In 2012, she appeared in the Petri Kotwica directed Finnish-language joint Estonian-Finnish coproduction Rat King as a German language teacher for Allfilm and Making Movies Oy. In 2013, she appeared as Loviisa Maidla in the René Vilbre directed family-adventure film Väikelinna detektiivid ja valge daami saladus. The following year, she appeared as Karmen in the Andres Maimik and Katrin Maimik directed romantic drama Kirsitubakas.

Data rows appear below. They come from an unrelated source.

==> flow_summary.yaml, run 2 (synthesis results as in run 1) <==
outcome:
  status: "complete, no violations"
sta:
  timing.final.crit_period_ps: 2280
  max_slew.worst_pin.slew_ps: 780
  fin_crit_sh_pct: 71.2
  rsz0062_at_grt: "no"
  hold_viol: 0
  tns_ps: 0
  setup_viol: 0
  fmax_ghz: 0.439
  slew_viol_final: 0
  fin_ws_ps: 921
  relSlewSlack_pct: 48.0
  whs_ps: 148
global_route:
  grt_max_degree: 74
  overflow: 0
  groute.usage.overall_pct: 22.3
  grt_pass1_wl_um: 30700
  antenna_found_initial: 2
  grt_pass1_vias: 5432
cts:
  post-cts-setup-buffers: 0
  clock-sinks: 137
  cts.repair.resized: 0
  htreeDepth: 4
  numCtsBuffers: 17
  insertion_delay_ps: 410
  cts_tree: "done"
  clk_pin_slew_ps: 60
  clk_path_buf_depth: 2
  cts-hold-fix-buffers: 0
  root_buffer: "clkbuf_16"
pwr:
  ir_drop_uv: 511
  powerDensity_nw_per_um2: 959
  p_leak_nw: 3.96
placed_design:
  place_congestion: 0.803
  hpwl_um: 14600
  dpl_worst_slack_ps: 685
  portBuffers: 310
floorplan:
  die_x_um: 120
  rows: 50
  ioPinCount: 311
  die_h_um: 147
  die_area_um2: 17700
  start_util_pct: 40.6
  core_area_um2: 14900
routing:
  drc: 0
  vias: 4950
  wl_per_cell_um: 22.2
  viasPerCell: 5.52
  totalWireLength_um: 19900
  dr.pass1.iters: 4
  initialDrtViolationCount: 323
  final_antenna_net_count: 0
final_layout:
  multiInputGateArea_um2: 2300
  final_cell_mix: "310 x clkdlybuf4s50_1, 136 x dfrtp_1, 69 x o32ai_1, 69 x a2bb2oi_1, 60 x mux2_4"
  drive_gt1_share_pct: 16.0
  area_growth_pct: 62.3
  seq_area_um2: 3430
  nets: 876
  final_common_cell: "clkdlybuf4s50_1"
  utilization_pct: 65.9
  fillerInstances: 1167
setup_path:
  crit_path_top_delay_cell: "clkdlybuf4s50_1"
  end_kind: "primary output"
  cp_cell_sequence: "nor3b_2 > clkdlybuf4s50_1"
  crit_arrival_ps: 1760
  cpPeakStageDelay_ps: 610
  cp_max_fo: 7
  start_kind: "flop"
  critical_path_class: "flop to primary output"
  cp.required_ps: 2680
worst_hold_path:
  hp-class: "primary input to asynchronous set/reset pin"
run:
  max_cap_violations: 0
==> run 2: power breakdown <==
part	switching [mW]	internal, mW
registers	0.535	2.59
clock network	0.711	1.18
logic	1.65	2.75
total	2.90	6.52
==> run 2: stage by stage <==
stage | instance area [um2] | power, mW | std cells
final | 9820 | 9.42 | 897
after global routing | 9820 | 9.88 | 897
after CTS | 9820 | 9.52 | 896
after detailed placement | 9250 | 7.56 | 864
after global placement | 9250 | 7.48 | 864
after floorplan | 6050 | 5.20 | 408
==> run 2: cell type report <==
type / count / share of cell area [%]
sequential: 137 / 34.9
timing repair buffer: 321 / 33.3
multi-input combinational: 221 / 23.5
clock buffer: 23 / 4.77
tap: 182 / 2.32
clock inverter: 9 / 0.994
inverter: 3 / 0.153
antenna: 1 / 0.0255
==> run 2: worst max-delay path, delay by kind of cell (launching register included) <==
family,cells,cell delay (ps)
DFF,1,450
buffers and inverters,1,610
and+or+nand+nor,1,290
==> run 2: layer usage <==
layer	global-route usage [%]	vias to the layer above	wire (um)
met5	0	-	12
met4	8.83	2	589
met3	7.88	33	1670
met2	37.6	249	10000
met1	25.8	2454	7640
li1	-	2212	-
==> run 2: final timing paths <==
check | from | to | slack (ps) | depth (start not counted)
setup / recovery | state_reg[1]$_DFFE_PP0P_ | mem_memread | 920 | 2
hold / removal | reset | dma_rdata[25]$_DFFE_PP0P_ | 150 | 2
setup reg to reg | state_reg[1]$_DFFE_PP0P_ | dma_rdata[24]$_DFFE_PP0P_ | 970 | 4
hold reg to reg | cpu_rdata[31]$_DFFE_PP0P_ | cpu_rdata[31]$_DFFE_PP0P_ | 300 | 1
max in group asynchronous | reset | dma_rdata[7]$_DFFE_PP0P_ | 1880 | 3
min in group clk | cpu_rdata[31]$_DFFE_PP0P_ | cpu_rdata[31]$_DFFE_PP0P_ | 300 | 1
**src/rtl/pe_output_writeback_pkg.sv**
```systemverilog
// Shared definitions for the PE output writeback block.
// Holds the frame FSM state type and the default sizing constants that the
// writeback top and its FIFO use for their parameter defaults.
package pe_output_writeback_pkg;

  typedef enum logic [1:0] {
    ST_IDLE  = 2'd0,
    ST_RUN   = 2'd1,
    ST_FLUSH = 2'd2,
    ST_DONE  = 2'd3
  } wb_state_t;

  localparam int unsigned DEF_DATA_WIDTH      = 32;
  localparam int unsigned DEF_PE_GROUP_SIZE   = 4;
  localparam int unsigned DEF_PE_ADDR_WIDTH   = 2;
  localparam int unsigned DEF_TILE_COUNT      = 4;
  localparam int unsigned DEF_TILE_CNT_WIDTH  = 2;
  localparam int unsigned DEF_FIFO_DEPTH      = 4;
  localparam int unsigned DEF_FIFO_ADDR_WIDTH = 2;
  localparam int unsigned DEF_MEM_ADDR_WIDTH  = 10;
  localparam int unsigned DEF_ROW_STRIDE      = 16;

endpackage

```
**src/rtl/pe_output_writeback_fifo.sv**
```systemverilog
// Synchronous first-word-fall-through FIFO between the PE-group result
// stream and the output SRAM write port.
//  clk, aclr          clock, asynchronous active-low reset
//  push, wr_data      enqueue request and word (ignored while full)
//  pop                dequeue request (ignored while empty)
//  rd_data            head word, valid whenever empty=0
//  full, empty, count occupancy status
module pe_output_writeback_fifo
  import pe_output_writeback_pkg::*;
#(
  parameter int unsigned DataWidth     = DEF_DATA_WIDTH,
  parameter int unsigned FifoDepth     = DEF_FIFO_DEPTH,
  parameter int unsigned FifoAddrWidth = DEF_FIFO_ADDR_WIDTH
) (
  input  logic                   clk,
  input  logic                   aclr,
  input  logic                   push,
  input  logic [DataWidth-1:0]   wr_data,
  input  logic                   pop,
  output logic [DataWidth-1:0]   rd_data,
  output logic                   full,
  output logic                   empty,
  output logic [FifoAddrWidth:0] count
);

  logic [DataWidth-1:0]     mem [FifoDepth];
  logic [FifoAddrWidth-1:0] wr_ptr;
  logic [FifoAddrWidth-1:0] rd_ptr;
  logic                     do_push;
  logic                     do_pop;

  assign full    = (count == (FifoAddrWidth+1)'(FifoDepth));
  assign empty   = (count == '0);
  assign do_push = push && !full;
  assign do_pop  = pop && !empty;
  assign rd_data = mem[rd_ptr];

  function automatic logic [FifoAddrWidth-1:0] next_ptr(input logic [FifoAddrWidth-1:0] p);
    return (p == FifoAddrWidth'(FifoDepth - 1)) ? '0 : p + 1'b1;
  endfunction

  // Storage needs no reset: the head is only consumed while empty=0.
  always_ff @(posedge clk) begin
    if (do_push) mem[wr_ptr] <= wr_data;
  end

  always_ff @(posedge clk or negedge aclr) begin
    if (!aclr) begin
      wr_ptr <= '0;
      rd_ptr <= '0;
      count  <= '0;
    end else begin
      if (do_push) wr_ptr <= next_ptr(wr_ptr);
      if (do_pop)  rd_ptr <= next_ptr(rd_ptr);
      unique case ({do_push, do_pop})
        2'b10:   count <= count + 1'b1;
        2'b01:   count <= count - 1'b1;
        default: ;
      endcase
    end
  end

endmodule

```
**src/rtl/pe_output_writeback.sv**
```systemverilog
// PE output writeback: accepts one frame of serialized accumulator words from
// the PE group, buffers them in a small FIFO and writes each to the output SRAM
// at BaseAddr + ch*RowStride + tile (channel-major within a tile).
//  clk, aclr                        clock, asynchronous active-low reset
//  Start, BaseAddr                  frame start (IDLE only) and frame base address
//  DataInValid, DataInRdy, DataIn   result stream from the PE group
//  MemWrEn, MemWrRdy                SRAM write handshake
//  MemWrAddr, MemWrData             SRAM write address / data
//  Busy                             frame in progress (RUN or FLUSH)
//  Done                             one-cycle pulse at frame completion
module pe_output_writeback
  import pe_output_writeback_pkg::*;
#(
  parameter int unsigned DataWidth      = DEF_DATA_WIDTH,
  parameter int unsigned O_PEGroupSize  = DEF_PE_GROUP_SIZE,
  parameter int unsigned O_PEAddrWidth  = DEF_PE_ADDR_WIDTH,
  parameter int unsigned TileCount      = DEF_TILE_COUNT,
  parameter int unsigned TileCountWidth = DEF_TILE_CNT_WIDTH,
  parameter int unsigned FifoDepth      = DEF_FIFO_DEPTH,
  parameter int unsigned FifoAddrWidth  = DEF_FIFO_ADDR_WIDTH,
  parameter int unsigned MemAddrWidth   = DEF_MEM_ADDR_WIDTH,
  parameter int unsigned RowStride      = DEF_ROW_STRIDE
) (
  input  logic                    clk,
  input  logic                    aclr,
  input  logic                    Start,
  input  logic [MemAddrWidth-1:0] BaseAddr,
  input  logic                    DataInValid,
  output logic                    DataInRdy,
  input  logic [DataWidth-1:0]    DataIn,
  output logic                    MemWrEn,
  input  logic                    MemWrRdy,
  output logic [MemAddrWidth-1:0] MemWrAddr,
  output logic [DataWidth-1:0]    MemWrData,
  output logic                    Busy,
  output logic                    Done
);

  localparam int unsigned WordsPerFrame = TileCount * O_PEGroupSize;
  localparam int unsigned InCntWidth    = $clog2(WordsPerFrame + 1);

  wb_state_t                  state;
  logic [InCntWidth-1:0]      in_cnt;
  logic [O_PEAddrWidth-1:0]   ch;
  logic [TileCountWidth-1:0]  tile;
  logic [MemAddrWidth-1:0]    base_addr;

  logic                       fifo_full;
  logic                       fifo_empty;
  logic [FifoAddrWidth:0]     fifo_count;
  logic [DataWidth-1:0]       fifo_head;

  logic                       writing;
  logic                       accept;
  logic                       last_accept;
  logic                       wr_fire;
  logic                       last_write;

  assign writing     = (state == ST_RUN) || (state == ST_FLUSH);
  // Input closes by leaving RUN once the frame's last word is taken.
  assign DataInRdy   = (state == ST_RUN) && !fifo_full;
  assign accept      = DataInValid && DataInRdy;
  assign last_accept = accept && (in_cnt == InCntWidth'(WordsPerFrame - 1));

  assign MemWrEn     = writing && !fifo_empty;
  assign wr_fire     = MemWrEn && MemWrRdy;
  assign MemWrData   = MemWrEn ? fifo_head : '0;
  assign MemWrAddr   = base_addr
                     + MemAddrWidth'(ch) * MemAddrWidth'(RowStride)
                     + MemAddrWidth'(tile);

  assign Busy        = writing;
  assign Done        = (state == ST_DONE);

  // Leave FLUSH on the edge that retires the final buffered word, so DONE
  // coincides with the first cycle the FIFO is empty.
  assign last_write  = fifo_empty
                     || (wr_fire && (fifo_count == {{FifoAddrWidth{1'b0}}, 1'b1}));

  pe_output_writeback_fifo #(
    .DataWidth     (DataWidth),
    .FifoDepth     (FifoDepth),
    .FifoAddrWidth (FifoAddrWidth)
  ) u_fifo (
    .clk     (clk),
    .aclr    (aclr),
    .push    (accept),
    .wr_data (DataIn),
    .pop     (wr_fire),
    .rd_data (fifo_head),
    .full    (fifo_full),
    .empty   (fifo_empty),
    .count   (fifo_count)
  );

  always_ff @(posedge clk or negedge aclr) begin
    if (!aclr) begin
      state     <= ST_IDLE;
      in_cnt    <= '0;
      ch        <= '0;
      tile      <= '0;
      base_addr <= '0;
    end else begin
      unique case (state)
        ST_IDLE: begin
          if (Start) begin
            state     <= ST_RUN;
            base_addr <= BaseAddr;
            in_cnt    <= '0;
            ch        <= '0;
            tile      <= '0;
          end
        end
        ST_RUN: begin
          if (accept)      in_cnt <= in_cnt + 1'b1;
          if (last_accept) state  <= ST_FLUSH;
        end
        ST_FLUSH: begin
          if (last_write) state <= ST_DONE;
        end
        ST_DONE: state <= ST_IDLE;
        default: state <= ST_IDLE;
      endcase

      if (wr_fire) begin
        if (ch == O_PEAddrWidth'(O_PEGroupSize - 1)) begin
          ch   <= '0;
          tile <= (tile == TileCountWidth'(TileCount - 1)) ? '0 : tile + 1'b1;
        end else begin
          ch <= ch + 1'b1;
        end
      end
    end
  end

endmodule

```
**config.mk**
```make
export PLATFORM = sky130hd
export DESIGN_NAME = pe_output_writeback
export DESIGN_NICKNAME = d
export VERILOG_FILES = /design/src/rtl/pe_output_writeback_pkg.sv /design/src/rtl/pe_output_writeback_fifo.sv /design/src/rtl/pe_output_writeback.sv
export SDC_FILE = /design/constraint.sdc
export NUM_CORES = 1
export LEC_CHECK = 0
export ABC_AREA = 1
export CORE_UTILIZATION = 50
export CTS_BUF_LIST = sky130_fd_sc_hd__clkbuf_4 sky130_fd_sc_hd__clkbuf_8 sky130_fd_sc_hd__clkbuf_16
export CTS_CLUSTER_SIZE = 40
export DETAILED_ROUTE_END_ITERATION = 8
export PLACE_DENSITY = 0.74
export SLEW_MARGIN = 40
export SYNTH_ARGS = -nofsm -noshare
export SYNTH_HDL_FRONTEND = slang
export SYNTH_SLANG_ARGS = --single-unit
```
**constraint.sdc**
```tcl
create_clock -name clk -period 3.4 [get_ports clk]
set_input_delay 0.51 -clock clk [delete_from_list [all_inputs] [get_ports clk]]
set_output_delay 0.51 -clock clk [all_outputs]
set_load 0.01 [all_outputs]
```
==> flow_results.org <==
** Global routing
- Entering global routing, the biggest net connects 34 pins.
- Wire length of the first global-routing pass :: 23.3 mm
- Number of global-route vias before repair :: 4773
- Remaining global-route overflow :: 0
- Global routing consumed, over all layers together, 21.9% of the routing resources.
- The number of antenna violations at the first check in global routing came to 0.

** Clock network
- Number of buffers on the longest clock path :: 2
- Once the clock tree was built, the resizer swapped 0 gates to a different size.
- Sink Count :: 156
- In this run, CTS created clock tree buffers numbering 17.
- Clock slew seen by the registers of the worst setup and hold paths :: 60 ps
- The H-tree generated during clock tree synthesis spans 4 levels.
- In this run the post-CTS setup repair buffer count came out at 0.
- Root buffer cell :: sky130_fd_sc_hd__clkbuf_16
- Clock tree from TritonCTS :: built
- # hold bufs at CTS :: 0
- The clock reaches the later pin of the worst-skew pair after 420 ps.

** Final layout
- 0 antenna diodes ended up in the layout.
- After filler insertion, the fill cell instance count of the layout stands at 1007.
- In the final layout, the share of cells above drive strength 1 is 9.99%.
- The area growth from synthesis to layout is 26.1%.
- At the end of the flow the core is filled with cells to 64.6%.
- Number of nets in the final layout :: 758

** STA
- Max Clock Skew :: 5.19 ps
- Number of pins exceeding their max-slew limit in the final report :: 0
- Top achievable clock speed :: 317 MHz
- Post-route worst hold slack :: 470 ps
- Final period util :: 92.9%
- Setup TNS Final :: 0 ps
- Setup repair after global routing left no endpoint under its margin.
- Measured against its own limit, the worst slew margin works out to 56.2%.
- At the pin with the least slew margin, the transition time is 655 ps.
- The number of failing hold endpoints at the final stage came to 0.
- Subtracting the final worst setup slack from the clock period gives 3160 ps.
- Final setup viols :: 0

** Routing
- For this block, the initial DRC count from the detailed router was 311.
- Vias per cell :: 5.26
- In the routed design, unresolved DRC markers number 0.
- Pre-Repair DR Iteration Count :: 5
- Final routed wirelength across all metal layers :: 14.4 mm
- Number of routed nets with antenna violations :: 0
- The detailed router placed 4614 vias in this run.
- In the final routed layout, each cell accounts on average for 16.4 µm.

** Synthesis
- The synthesized design contains 128 enable-type register cells.
- Synth Flop Type :: sky130_fd_sc_hd__edfxtp_1
- Area share of the largest cell type after synthesis :: 56.6%
- Number of nets produced by synthesis :: 659
- For this run, asynchronously set or reset flops after synthesis account for 17.9%.
- The Yosys step of the flow raised 0 warnings.
- Average footprint of a synthesized cell :: 11.5 µm²
- Cell type with the largest total area after synthesis :: sky130_fd_sc_hd__edfxtp_1
- Share of synthesized area occupied by flip-flops and latches :: 66.9%
- In this run, synthesis produced a sequential element count of 156.
- The most common cell in the synthesized netlist is sky130_fd_sc_hd__nor2_1.
- By count the netlist is led by 149 x sky130_fd_sc_hd__nor2_1, 128 x sky130_fd_sc_hd__edfxtp_1, 52 x sky130_fd_sc_hd__o21ai_0.
- Summing every instance area after synthesis gives 6790 µm².
- The cell count after synthesis came out at 589.
- Counting distinct cell types in the post-synthesis netlist gives 31.
- By area the synthesized netlist is led by sky130_fd_sc_hd__edfxtp_1 57%, sky130_fd_sc_hd__dfrtp_1 10%, sky130_fd_sc_hd__nor2_1 8.2%, sky130_fd_sc_hd__ha_1 4.1%, sky130_fd_sc_hd__o21ai_0 3.8%.

** Run status
- The flow ran to the end, and the final reports show no timing, DRC or antenna violations.

** Floorplan
- The floorplan step set the die height to 119 µm.
- Floorplan die area :: 14000 µm²
- For this configuration, the core starts out at a cell density of 51.3%.
- Standard-cell rows :: 42
- Floorplan die width :: 119 µm
- Top-level I/O count :: 93
- Area of the core :: 13200 µm²

** Power
- The internal portion of the total power is 5.11 mW.
- Part of the power in registers :: 32.9%
- The share of total power dissipated in the clock network is 25.7%.
- The share of total power dissipated in combinational logic is 41.4%.
- For this design the ratio of total power to cell area is 916 nW/µm².
- In this run switching power makes up 34.8% of total power.
- VDD sags by at most 0.822 mV.
- For this design the static power due to leakage is 3.21 nW.
- In this run the power spent charging and discharging nets is 2.73 mW.

** Critical path
- Worst setup slack for register-to-register paths :: 1070 ps
- In this run the worst path has a maximum fanout of 4.
- The number of cells on the worst reg-to-reg path is 9.
- Critical Path Source Type :: flip-flop
- Data on the critical path is required at its endpoint by 2890 ps.
- Class of the most critical setup path :: flip-flop to output port
- Following the worst setup path forward leads to its endpoint at MemWrAddr[8].
- The most critical setup path has its startpoint at tile[0].
- The endpoint identified for the worst register-to-register timing path is u_fifo.count[2].
- Nature of the critical path endpoint :: output port
- Critical R2R Launch :: state[0]
- STA puts the critical path data arrival time at 2650 ps.

** Placement
- The count of buffers added on input and output ports is 92.
- Estimated wirelength of the detail-placed design :: 9.01 mm
- GPL Wtd Cong :: 0.818

** Hold path
- The worst hold path belongs to the class input port to async pin.

** Job
- Number of max-capacitance violations reported :: 0
[per-layer routing]
layer / track usage (%) / part of all wire [%]
met4: 9.65 / 2.2
met3: 4.87 / 4.8
met1: 26.7 / 43
met2: 37.4 / 50
met5: 0 / 0
[stage by stage]
stage,power [mW],std cells,area (µm²),setup slack (ps)
2_1_floorplan,4.48,589,6790,658
4_1_cts,7.90,877,8560,210
5_1_grt,8.31,877,8560,56.2
3_5_place_dp,5.87,845,7920,715
6_report,7.84,877,8560,242
3_3_place_gp,5.76,845,7920,769
[layout make-up]
type                       count  area, µm²  area share [%]
timing repair buffer         107       1050            12.2
inverter                      33        124            1.45
clock inverter                 8        140            1.64
sequential                   156       4550            53.1
multi-input combinational    373       1990            23.2
tap                          176        220            2.57
clock buffer                  24        497            5.80
[cells in the final DEF, fill, tap and decap left out]
master                            instances
sky130_fd_sc_hd__nand3_1                 14
sky130_fd_sc_hd__a21boi_1                 1
sky130_fd_sc_hd__edfxtp_1               128
sky130_fd_sc_hd__or2_2                    1
sky130_fd_sc_hd__clkinv_2                 4
sky130_fd_sc_hd__clkdlybuf4s50_1         92
sky130_fd_sc_hd__nand3_4                  1
sky130_fd_sc_hd__clkbuf_8                 3
sky130_fd_sc_hd__nand2_4                  2
sky130_fd_sc_hd__o31ai_2                  1
sky130_fd_sc_hd__inv_2                    3
sky130_fd_sc_hd__nor2_4                   4
sky130_fd_sc_hd__dfrtp_2                  1
sky130_fd_sc_hd__nor2_8                   1
sky130_fd_sc_hd__nor2_1                 145
sky130_fd_sc_hd__o211ai_1                 1
sky130_fd_sc_hd__xor2_1                   6
sky130_fd_sc_hd__o21ai_0                 52
sky130_fd_sc_hd__buf_12                   1
sky130_fd_sc_hd__nand2_2                  1
sky130_fd_sc_hd__bufinv_16                4
sky130_fd_sc_hd__nand3b_1                 2
sky130_fd_sc_hd__a21oi_1                 42
sky130_fd_sc_hd__o21ai_1                 22
sky130_fd_sc_hd__dfrtp_1                 27
sky130_fd_sc_hd__clkbuf_16               17
sky130_fd_sc_hd__buf_4                   14
sky130_fd_sc_hd__nand2_1                 40
sky130_fd_sc_hd__fa_1                     1
sky130_fd_sc_hd__ha_1                    22
sky130_fd_sc_hd__o21ai_2                  1
sky130_fd_sc_hd__xnor2_1                  4
sky130_fd_sc_hd__clkbuf_4                 4
sky130_fd_sc_hd__inv_1                   30
sky130_fd_sc_hd__mux2_2                   7
sky130_fd_sc_hd__nand4_1                  2
[registers in the layout (all words and copies together) (netlist names)]
register and flops:
u_fifo.mem 128, tile 2, u_fifo.wr_ptr 2, in_cnt 5, u_fifo.rd_ptr 2, u_fifo.count 3
base_addr 10, ch 2, state 2
[cell families (layout without fill, tap and decap cells)]
logic type / count (synthesis) / after routing / synth area share [%]
and+or+nand+nor: 213 / 213 / 13.0
DFF: 156 / 156 / 66.9
AOI/OAI and AO/OA: 120 / 120 / 9.09
buffers and inverters: 60 / 172 / 4.20
adders and majority gates: 23 / 23 / 4.35
xor gates and xnor gates: 10 / 10 / 1.29
muxes: 7 / 7 / 1.16
[worst max-delay path: stages, from the launching register on]
cell	delay, ps
sky130_fd_sc_hd__dfrtp_1	410
sky130_fd_sc_hd__ha_1	190
sky130_fd_sc_hd__inv_1	50
sky130_fd_sc_hd__fa_1	400
sky130_fd_sc_hd__nor2_1	160
sky130_fd_sc_hd__nand2_1	100
sky130_fd_sc_hd__o21ai_1	210
sky130_fd_sc_hd__nand4_1	110
sky130_fd_sc_hd__nand2_1	80
sky130_fd_sc_hd__clkdlybuf4s50_1	530
[worst min path at each step]
stage / endpoint / cells past startpoint / slack, ps
global placement: base_addr[0] / 1 / 490
floorplan: base_addr[0] / 0 / 210
CTS: in_cnt[1] / 2 / 480
detailed placement: base_addr[4] / 1 / 520
finish: u_fifo.wr_ptr[1] / 2 / 470
global route: ch[0] / 2 / 520
[power groups by stage]
stage                     sequential (mW)  combinational, mW  clock [mW]
final                                2.58               3.25        2.01
after global routing                 2.62               3.58        2.11
after CTS                            2.58               3.28        2.04
after detailed placement             2.62               3.25           0
after global placement               2.59               3.16           0
after floorplan                      2.52               1.97           0
No activity file was read; power rests on OpenSTA's default activity.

In 2016, she appeared as Juta in the René Vilbre directed Taska Film comedy Klassikokkutulek opposite actors Mait Malmsten, Genka, and Ago Anderson. The film proved to be extremely commercially successful in Estonian theatres and Jakobson reprised her role for the 2018 sequel Klassikokkutulek 2: Pulmad ja matused, and the third installment Klassikokkutulek 3: Ristiisad in 2019.

In 2018, Jakobson had prominent roles in two films: as Aunt Liilia in the Moonika Siimets directed historical drama Seltsimees laps, and as the titular character's mother in the Estonian-Icelandic crime-drama Mihkel, directed by Ari Alexander Ergis Magnússon. In 2023, she had a starring role as Laine in the Ergo Kuld directed comedy film Suvitajad.

In 2024, she began appearing in the role of Anu in the Ergo Kuld directed TV3 drama Valetamisklubi. She also starred in Marko Raat's romantic drama film 8 Views of Lake Biwa as Jänesesilm, and has a minor role in Miguel Llansó's science fiction thriller film Infinite Summer.

Apart from her decades-long role on Õnne 13, Jakobson has also had prominent roles as Annette on the Kanal 2 mystery-drama television series Nukumaja in 2017, and as Monika on the ten-part ETV drama series Miks mitte?! In 2021, she appeared as Liivia Kurm in the Priit Pius directed television drama Süü.

==Personal life==
Jakobson is married to grocery business executive Paul Lehto. The couple have four children, two sons and two daughters, and reside in Tallinn.